── Available data

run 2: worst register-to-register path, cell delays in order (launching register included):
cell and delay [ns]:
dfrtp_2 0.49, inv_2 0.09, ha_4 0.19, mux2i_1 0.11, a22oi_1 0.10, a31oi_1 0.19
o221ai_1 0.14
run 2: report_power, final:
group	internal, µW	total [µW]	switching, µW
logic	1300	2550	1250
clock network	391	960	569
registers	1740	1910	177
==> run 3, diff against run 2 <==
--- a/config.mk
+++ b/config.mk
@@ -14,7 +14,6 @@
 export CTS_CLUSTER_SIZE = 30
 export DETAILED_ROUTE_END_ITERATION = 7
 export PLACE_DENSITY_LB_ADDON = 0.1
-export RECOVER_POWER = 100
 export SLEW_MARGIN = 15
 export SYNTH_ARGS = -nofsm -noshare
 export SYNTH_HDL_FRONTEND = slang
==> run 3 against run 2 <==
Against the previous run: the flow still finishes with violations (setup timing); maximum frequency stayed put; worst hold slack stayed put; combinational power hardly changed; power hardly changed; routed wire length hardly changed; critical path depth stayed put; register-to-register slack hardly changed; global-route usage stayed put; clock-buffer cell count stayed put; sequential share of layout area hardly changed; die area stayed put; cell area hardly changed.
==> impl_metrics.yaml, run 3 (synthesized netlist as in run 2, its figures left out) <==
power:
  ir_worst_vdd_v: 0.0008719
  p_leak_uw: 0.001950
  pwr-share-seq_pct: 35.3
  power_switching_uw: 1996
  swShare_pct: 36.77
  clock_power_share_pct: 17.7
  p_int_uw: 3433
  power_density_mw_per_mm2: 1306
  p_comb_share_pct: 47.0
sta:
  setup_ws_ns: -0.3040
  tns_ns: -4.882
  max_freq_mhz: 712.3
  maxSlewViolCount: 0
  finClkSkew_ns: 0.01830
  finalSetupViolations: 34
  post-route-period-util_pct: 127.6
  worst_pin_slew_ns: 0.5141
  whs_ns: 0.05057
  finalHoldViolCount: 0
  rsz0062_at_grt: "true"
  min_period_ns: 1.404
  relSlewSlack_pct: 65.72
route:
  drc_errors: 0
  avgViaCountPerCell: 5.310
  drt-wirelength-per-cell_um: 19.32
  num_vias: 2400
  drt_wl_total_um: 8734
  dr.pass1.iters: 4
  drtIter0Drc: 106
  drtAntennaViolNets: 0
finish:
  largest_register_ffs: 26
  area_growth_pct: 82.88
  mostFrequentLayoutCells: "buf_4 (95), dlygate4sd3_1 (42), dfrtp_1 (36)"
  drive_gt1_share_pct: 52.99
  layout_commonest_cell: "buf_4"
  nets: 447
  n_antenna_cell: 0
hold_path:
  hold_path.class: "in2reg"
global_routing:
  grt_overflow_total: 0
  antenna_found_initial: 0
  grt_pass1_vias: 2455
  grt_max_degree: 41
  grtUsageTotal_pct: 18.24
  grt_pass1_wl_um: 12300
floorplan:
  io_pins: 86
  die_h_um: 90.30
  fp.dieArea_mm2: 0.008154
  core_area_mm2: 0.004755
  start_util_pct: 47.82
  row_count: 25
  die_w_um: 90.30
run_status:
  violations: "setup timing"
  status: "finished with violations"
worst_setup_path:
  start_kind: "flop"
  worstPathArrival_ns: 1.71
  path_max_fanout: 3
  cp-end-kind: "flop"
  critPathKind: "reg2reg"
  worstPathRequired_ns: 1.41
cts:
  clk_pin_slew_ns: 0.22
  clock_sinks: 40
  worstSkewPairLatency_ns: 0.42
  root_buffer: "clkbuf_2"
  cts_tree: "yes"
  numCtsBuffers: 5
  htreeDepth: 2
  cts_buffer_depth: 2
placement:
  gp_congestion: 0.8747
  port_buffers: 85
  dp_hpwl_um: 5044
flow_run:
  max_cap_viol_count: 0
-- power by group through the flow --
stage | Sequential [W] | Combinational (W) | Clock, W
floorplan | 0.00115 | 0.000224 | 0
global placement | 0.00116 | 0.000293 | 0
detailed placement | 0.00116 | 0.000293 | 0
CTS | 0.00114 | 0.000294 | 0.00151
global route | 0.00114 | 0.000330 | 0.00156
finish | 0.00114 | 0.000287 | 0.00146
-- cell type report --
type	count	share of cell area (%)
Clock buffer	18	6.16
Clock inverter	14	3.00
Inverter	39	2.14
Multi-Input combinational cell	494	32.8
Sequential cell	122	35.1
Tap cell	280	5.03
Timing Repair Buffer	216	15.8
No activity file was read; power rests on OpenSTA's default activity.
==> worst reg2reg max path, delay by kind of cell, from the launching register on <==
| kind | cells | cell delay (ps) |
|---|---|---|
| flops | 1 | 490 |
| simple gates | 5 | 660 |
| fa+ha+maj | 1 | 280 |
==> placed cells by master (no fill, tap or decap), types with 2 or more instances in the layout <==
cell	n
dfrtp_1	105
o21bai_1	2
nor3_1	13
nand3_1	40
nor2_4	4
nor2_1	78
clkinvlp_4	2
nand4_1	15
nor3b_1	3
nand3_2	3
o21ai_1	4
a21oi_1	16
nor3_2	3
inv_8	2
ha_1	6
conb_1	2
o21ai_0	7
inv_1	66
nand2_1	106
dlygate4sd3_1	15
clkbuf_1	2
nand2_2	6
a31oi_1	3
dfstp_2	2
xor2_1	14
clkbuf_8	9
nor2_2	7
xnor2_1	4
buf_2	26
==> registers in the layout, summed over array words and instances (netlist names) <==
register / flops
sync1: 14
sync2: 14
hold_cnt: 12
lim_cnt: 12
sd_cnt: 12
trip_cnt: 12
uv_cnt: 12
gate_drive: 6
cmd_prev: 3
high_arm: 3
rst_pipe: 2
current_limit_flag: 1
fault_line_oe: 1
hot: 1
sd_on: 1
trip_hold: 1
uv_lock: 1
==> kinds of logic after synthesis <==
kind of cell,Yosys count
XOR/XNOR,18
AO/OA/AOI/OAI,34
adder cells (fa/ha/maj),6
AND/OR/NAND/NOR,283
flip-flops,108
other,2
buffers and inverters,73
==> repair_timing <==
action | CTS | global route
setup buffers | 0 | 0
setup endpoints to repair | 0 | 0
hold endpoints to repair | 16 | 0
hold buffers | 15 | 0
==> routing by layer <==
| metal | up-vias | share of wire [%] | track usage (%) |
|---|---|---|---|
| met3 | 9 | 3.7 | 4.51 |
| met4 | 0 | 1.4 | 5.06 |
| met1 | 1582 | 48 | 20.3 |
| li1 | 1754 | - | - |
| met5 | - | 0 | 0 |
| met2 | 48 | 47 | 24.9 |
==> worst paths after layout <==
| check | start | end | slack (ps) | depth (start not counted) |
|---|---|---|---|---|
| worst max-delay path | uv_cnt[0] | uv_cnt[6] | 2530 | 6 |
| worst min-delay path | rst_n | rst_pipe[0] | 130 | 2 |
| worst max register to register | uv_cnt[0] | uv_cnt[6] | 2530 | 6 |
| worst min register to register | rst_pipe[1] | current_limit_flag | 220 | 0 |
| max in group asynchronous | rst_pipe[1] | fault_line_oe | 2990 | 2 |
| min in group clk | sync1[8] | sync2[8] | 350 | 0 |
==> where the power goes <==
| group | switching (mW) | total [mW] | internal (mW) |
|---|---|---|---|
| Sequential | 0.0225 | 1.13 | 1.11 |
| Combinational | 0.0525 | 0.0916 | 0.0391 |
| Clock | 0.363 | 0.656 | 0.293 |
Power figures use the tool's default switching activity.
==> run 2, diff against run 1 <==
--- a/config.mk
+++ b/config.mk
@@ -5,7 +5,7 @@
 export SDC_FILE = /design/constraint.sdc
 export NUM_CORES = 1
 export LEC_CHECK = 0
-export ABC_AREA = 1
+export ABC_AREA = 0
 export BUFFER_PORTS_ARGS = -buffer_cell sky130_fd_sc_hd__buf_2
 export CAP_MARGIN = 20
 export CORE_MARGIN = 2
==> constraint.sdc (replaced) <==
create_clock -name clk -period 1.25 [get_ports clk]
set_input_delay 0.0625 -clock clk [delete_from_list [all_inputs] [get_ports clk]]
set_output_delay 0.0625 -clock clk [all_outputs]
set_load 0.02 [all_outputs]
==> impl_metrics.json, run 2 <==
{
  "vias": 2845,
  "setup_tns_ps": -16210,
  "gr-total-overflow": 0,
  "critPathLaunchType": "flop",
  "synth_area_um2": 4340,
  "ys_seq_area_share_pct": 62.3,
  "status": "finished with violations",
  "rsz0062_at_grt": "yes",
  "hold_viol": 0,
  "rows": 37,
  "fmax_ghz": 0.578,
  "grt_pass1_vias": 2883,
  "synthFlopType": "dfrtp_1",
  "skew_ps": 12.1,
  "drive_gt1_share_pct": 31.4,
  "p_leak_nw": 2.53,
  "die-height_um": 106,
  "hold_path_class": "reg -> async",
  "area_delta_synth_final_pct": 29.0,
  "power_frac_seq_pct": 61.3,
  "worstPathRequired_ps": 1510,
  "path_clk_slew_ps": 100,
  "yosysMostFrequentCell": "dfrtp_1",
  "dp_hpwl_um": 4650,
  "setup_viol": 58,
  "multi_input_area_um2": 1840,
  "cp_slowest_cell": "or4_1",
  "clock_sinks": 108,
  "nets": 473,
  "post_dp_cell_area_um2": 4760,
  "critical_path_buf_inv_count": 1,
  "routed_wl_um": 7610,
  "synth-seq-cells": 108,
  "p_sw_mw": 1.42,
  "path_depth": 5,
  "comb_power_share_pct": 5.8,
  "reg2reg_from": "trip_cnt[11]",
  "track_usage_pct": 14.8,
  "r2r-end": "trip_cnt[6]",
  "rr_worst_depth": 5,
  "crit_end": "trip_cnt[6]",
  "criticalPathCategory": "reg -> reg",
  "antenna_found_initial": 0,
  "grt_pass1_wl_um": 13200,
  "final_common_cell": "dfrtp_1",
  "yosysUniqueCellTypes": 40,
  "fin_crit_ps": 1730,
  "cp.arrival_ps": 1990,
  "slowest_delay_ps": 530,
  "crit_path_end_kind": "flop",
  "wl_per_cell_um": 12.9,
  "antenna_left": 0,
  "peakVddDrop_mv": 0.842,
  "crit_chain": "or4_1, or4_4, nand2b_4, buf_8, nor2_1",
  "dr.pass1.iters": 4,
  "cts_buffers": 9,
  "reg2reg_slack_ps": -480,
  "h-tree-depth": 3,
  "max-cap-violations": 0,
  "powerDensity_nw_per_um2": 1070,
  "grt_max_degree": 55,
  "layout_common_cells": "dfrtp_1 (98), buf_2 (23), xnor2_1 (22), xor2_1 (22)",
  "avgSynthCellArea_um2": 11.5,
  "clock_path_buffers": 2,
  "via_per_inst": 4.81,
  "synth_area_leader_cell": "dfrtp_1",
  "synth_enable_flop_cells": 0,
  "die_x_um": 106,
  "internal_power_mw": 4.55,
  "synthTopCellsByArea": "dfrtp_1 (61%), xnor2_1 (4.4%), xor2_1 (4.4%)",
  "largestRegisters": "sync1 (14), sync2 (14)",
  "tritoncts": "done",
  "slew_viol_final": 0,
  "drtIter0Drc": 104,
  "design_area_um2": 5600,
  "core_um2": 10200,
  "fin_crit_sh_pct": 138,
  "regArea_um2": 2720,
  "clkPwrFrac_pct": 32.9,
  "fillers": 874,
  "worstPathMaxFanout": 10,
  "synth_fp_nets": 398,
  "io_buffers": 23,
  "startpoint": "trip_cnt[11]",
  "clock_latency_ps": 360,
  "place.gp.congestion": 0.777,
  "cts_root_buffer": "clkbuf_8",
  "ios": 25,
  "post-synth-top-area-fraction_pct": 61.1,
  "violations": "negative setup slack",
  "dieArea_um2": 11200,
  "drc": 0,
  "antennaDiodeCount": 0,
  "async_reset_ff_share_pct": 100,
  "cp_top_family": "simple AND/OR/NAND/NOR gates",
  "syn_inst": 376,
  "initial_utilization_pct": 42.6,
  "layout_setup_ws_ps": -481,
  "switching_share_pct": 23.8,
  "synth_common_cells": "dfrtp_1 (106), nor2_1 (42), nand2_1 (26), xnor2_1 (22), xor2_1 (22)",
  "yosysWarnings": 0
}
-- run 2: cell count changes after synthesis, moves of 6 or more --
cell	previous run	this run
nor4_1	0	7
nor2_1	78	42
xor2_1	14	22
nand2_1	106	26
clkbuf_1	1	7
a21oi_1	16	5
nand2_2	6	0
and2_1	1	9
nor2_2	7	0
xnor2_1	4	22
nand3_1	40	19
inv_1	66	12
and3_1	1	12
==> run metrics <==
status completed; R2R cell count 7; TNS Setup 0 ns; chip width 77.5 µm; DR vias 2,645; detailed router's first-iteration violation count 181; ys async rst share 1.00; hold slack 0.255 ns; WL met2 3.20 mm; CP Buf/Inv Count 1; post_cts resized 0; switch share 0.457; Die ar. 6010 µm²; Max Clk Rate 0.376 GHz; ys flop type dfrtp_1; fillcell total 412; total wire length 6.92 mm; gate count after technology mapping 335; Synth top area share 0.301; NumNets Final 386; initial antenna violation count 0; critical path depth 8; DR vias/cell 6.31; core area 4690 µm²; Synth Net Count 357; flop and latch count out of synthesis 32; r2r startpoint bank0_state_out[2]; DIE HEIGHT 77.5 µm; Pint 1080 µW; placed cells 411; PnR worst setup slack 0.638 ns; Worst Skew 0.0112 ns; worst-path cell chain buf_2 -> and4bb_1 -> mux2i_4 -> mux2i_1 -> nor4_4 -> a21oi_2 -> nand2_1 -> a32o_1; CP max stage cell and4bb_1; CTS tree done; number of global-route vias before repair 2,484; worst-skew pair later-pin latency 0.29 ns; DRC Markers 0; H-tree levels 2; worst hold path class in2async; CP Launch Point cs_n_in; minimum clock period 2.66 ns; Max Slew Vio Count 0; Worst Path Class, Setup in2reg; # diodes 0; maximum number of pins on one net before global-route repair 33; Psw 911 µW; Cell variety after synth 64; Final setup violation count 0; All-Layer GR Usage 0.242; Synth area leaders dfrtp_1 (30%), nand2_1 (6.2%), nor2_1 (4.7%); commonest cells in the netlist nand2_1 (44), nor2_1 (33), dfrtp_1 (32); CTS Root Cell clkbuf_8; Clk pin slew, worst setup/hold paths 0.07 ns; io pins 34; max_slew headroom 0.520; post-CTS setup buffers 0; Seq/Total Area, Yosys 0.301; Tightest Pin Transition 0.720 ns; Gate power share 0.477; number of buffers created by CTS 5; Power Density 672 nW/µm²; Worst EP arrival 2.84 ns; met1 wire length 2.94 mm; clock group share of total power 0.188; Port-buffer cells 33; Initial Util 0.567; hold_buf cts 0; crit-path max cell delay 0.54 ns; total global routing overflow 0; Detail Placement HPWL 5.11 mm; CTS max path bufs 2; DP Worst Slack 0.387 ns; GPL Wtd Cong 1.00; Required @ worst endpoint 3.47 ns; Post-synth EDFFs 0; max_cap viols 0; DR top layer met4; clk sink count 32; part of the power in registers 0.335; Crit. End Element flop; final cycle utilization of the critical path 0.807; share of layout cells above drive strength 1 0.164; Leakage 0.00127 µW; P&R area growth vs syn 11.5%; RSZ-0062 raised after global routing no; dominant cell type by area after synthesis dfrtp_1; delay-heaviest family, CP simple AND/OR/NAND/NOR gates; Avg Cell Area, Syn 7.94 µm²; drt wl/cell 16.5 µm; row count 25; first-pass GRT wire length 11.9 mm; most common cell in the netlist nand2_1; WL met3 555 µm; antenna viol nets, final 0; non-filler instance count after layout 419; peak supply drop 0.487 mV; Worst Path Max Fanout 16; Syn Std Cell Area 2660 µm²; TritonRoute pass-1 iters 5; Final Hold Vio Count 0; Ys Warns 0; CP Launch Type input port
**config.mk**
```make
export PLATFORM = sky130hd
export DESIGN_NAME = isc_ctrl_regs
export DESIGN_NICKNAME = d
export VERILOG_FILES = /design/src/isc_pkg.sv /design/src/isc_ctrl_regs.sv
export SDC_FILE = /design/constraint.sdc
export NUM_CORES = 1
export LEC_CHECK = 0
export ABC_CLOCK_PERIOD_IN_PS = 2370
export CORE_ASPECT_RATIO = 0.75
export CORE_MARGIN = 2
export CORE_UTILIZATION = 48
export CTS_CLUSTER_SIZE = 25
export DETAILED_ROUTE_END_ITERATION = 7
export DONT_BUFFER_PORTS = 1
export PLACE_DENSITY_LB_ADDON = 0.2
export SLEW_MARGIN = 15
export SYNTH_ARGS = -nofsm -noshare
export SYNTH_HDL_FRONTEND = slang
export SYNTH_SLANG_ARGS = --single-unit
```
**constraint.sdc**
```tcl
create_clock -name i_ref_clk -period 2.37 [get_ports i_ref_clk]
set_input_delay 0.237 -clock i_ref_clk [delete_from_list [all_inputs] [get_ports i_ref_clk]]
set_output_delay 0.237 -clock i_ref_clk [all_outputs]
set_load 0.01 [all_outputs]
```
--- src/laser_out_pkg.sv ---
// types, constants and helpers shared by the laser output command handler
// Function
// - switching feedforward from off to on latches the present piezo setpoint
// - while feedforward is on, current equals K times actual minus latched voltage
// - set command without parameter replies NO PARAMETER SPECIFIED, changes nothing
// - on/off parameter other than 0 or 1 replies VALUE OUT OF RANGE only
// - on/off parameter 0 or 1 applies the state, then replies OK
// - feedforward command: 0 turns feedforward off, 1 turns it on
// - feedforward query returns 0 when off, 1 when on
// - modulation command: 0 disables current modulation, 1 enables it
// - modulation query returns 0 when off, 1 when on
// - laser turn-on flashes the power indicator for the turn-on delay first
// - flash length comes from the programmable turn-on delay, not a constant
// - turn-on delay accepted only from 6000 to 60000 ms, else out of range
// - laser command: 0 turns output off, 1 starts the delayed turn-on
// - laser query returns 0 when output off, 1 when on
// - sweep generator on enables frequency modulation, off stops it
// - sweep command: 0 turns the generator off, 1 turns it on
// - sweep query returns 0 when generator off, 1 when on
// - current query returns the measured diode current at execution time
// - temperature query returns the measured diode temperature magnitude
// - diode temperature above the safe limit shuts the laser output down
// - piezo query returns the measured piezo voltage magnitude
package laser_out_pkg;

  // =========================================================
  // timing
  // =========================================================
  localparam int unsigned CLOCK_HZ = 32'h0098_9680;
  localparam int unsigned HZ_PER_MHZ = 32'h000F_4240;
  localparam int unsigned TICK_PERIOD_US = 32'h0000_03E8;
  localparam int unsigned MS_CYCLES = (CLOCK_HZ / HZ_PER_MHZ) * TICK_PERIOD_US;
  localparam int TICK_CNT_W = 16;

  // turn-on delay limits and default, in ms
  localparam logic [31:0] DELAY_MIN_MS = 32'h0000_1770;
  localparam logic [31:0] DELAY_MAX_MS = 32'h0000_EA60;
  localparam logic [15:0] DELAY_DEFAULT_MS = 16'h1770;
  // indicator half period while arming, in ms
  localparam logic [7:0] FLASH_HALF_MS = 8'hFA;
  // diode temperature limit, 0.01 degC units (50.00 degC)
  localparam logic [15:0] TEMP_LIMIT_DEFAULT = 16'h1388;

  // =========================================================
  // commands and answers
  // =========================================================
  typedef enum logic [3:0] {
    CMD_FF_SET,
    CMD_FF_QRY,
    CMD_MOD_SET,
    CMD_MOD_QRY,
    CMD_LASER_SET,
    CMD_LASER_QRY,
    CMD_SWEEP_SET,
    CMD_SWEEP_QRY,
    CMD_DELAY_SET,
    CMD_DELAY_QRY,
    CMD_CURRENT_QRY,
    CMD_TEMP_QRY,
    CMD_PIEZO_QRY
  } cmd_code_t;

  typedef enum logic [1:0] {
    RESP_OK,
    RESP_NO_PARAM,
    RESP_RANGE,
    RESP_VALUE
  } resp_code_t;

  typedef enum logic [1:0] {
    LASER_OFF,
    LASER_ARMING,
    LASER_ON
  } laser_state_t;

  typedef struct packed {
    cmd_code_t code;
    logic has_param;
    logic [31:0] param;
  } cmd_t;

  typedef struct packed {
    resp_code_t code;
    logic [31:0] value;
  } resp_t;

  // =========================================================
  // state records
  // =========================================================
  typedef struct packed {
    logic [TICK_CNT_W-1:0] count;
    logic tick;
  } tick_state_t;

  typedef struct packed {
    laser_state_t laser;
    logic ff_en;
    logic mod_en;
    logic sweep_en;
    logic [15:0] ff_ref;
    logic [15:0] delay_ms;
    logic [15:0] ms_count;
    logic [7:0] flash_count;
    logic flash;
    logic resp_valid;
    resp_t resp;
    logic signed [32:0] ff_current;
  } ctl_state_t;

  // =========================================================
  // helpers
  // =========================================================
  function automatic logic is_onoff_set(input cmd_code_t c);
    return (c == CMD_FF_SET) || (c == CMD_MOD_SET) || (c == CMD_LASER_SET) ||
           (c == CMD_SWEEP_SET);
  endfunction

  function automatic logic signed [32:0] ff_product(input logic signed [15:0] k,
                                                    input logic signed [15:0] actual,
                                                    input logic signed [15:0] setp);
    logic signed [16:0] diff;
    logic signed [32:0] wide_k;
    logic signed [32:0] wide_diff;
    diff = $signed({actual[15], actual}) - $signed({setp[15], setp});
    // widen both factors first so the product is never formed at 17 bits
    wide_k = 33'(k);
    wide_diff = 33'(diff);
    return wide_k * wide_diff;
  endfunction

endpackage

────

## What to work on
In the data above, find the line with "rst_pipe: 2" and the line with "where the power". Retype both, plus every line between them, exactly.

## Result for this task
rst_pipe: 2
current_limit_flag: 1
fault_line_oe: 1
hot: 1
sd_on: 1
trip_hold: 1
uv_lock: 1
==> kinds of logic after synthesis <==
kind of cell,Yosys count
XOR/XNOR,18
AO/OA/AOI/OAI,34
adder cells (fa/ha/maj),6
AND/OR/NAND/NOR,283
flip-flops,108
other,2
buffers and inverters,73
==> repair_timing <==
action | CTS | global route
setup buffers | 0 | 0
setup endpoints to repair | 0 | 0
hold endpoints to repair | 16 | 0
hold buffers | 15 | 0
==> routing by layer <==
| metal | up-vias | share of wire [%] | track usage (%) |
|---|---|---|---|
| met3 | 9 | 3.7 | 4.51 |
| met4 | 0 | 1.4 | 5.06 |
| met1 | 1582 | 48 | 20.3 |
| li1 | 1754 | - | - |
| met5 | - | 0 | 0 |
| met2 | 48 | 47 | 24.9 |
==> worst paths after layout <==
| check | start | end | slack (ps) | depth (start not counted) |
|---|---|---|---|---|
| worst max-delay path | uv_cnt[0] | uv_cnt[6] | 2530 | 6 |
| worst min-delay path | rst_n | rst_pipe[0] | 130 | 2 |
| worst max register to register | uv_cnt[0] | uv_cnt[6] | 2530 | 6 |
| worst min register to register | rst_pipe[1] | current_limit_flag | 220 | 0 |
| max in group asynchronous | rst_pipe[1] | fault_line_oe | 2990 | 2 |
| min in group clk | sync1[8] | sync2[8] | 350 | 0 |
==> where the power goes <==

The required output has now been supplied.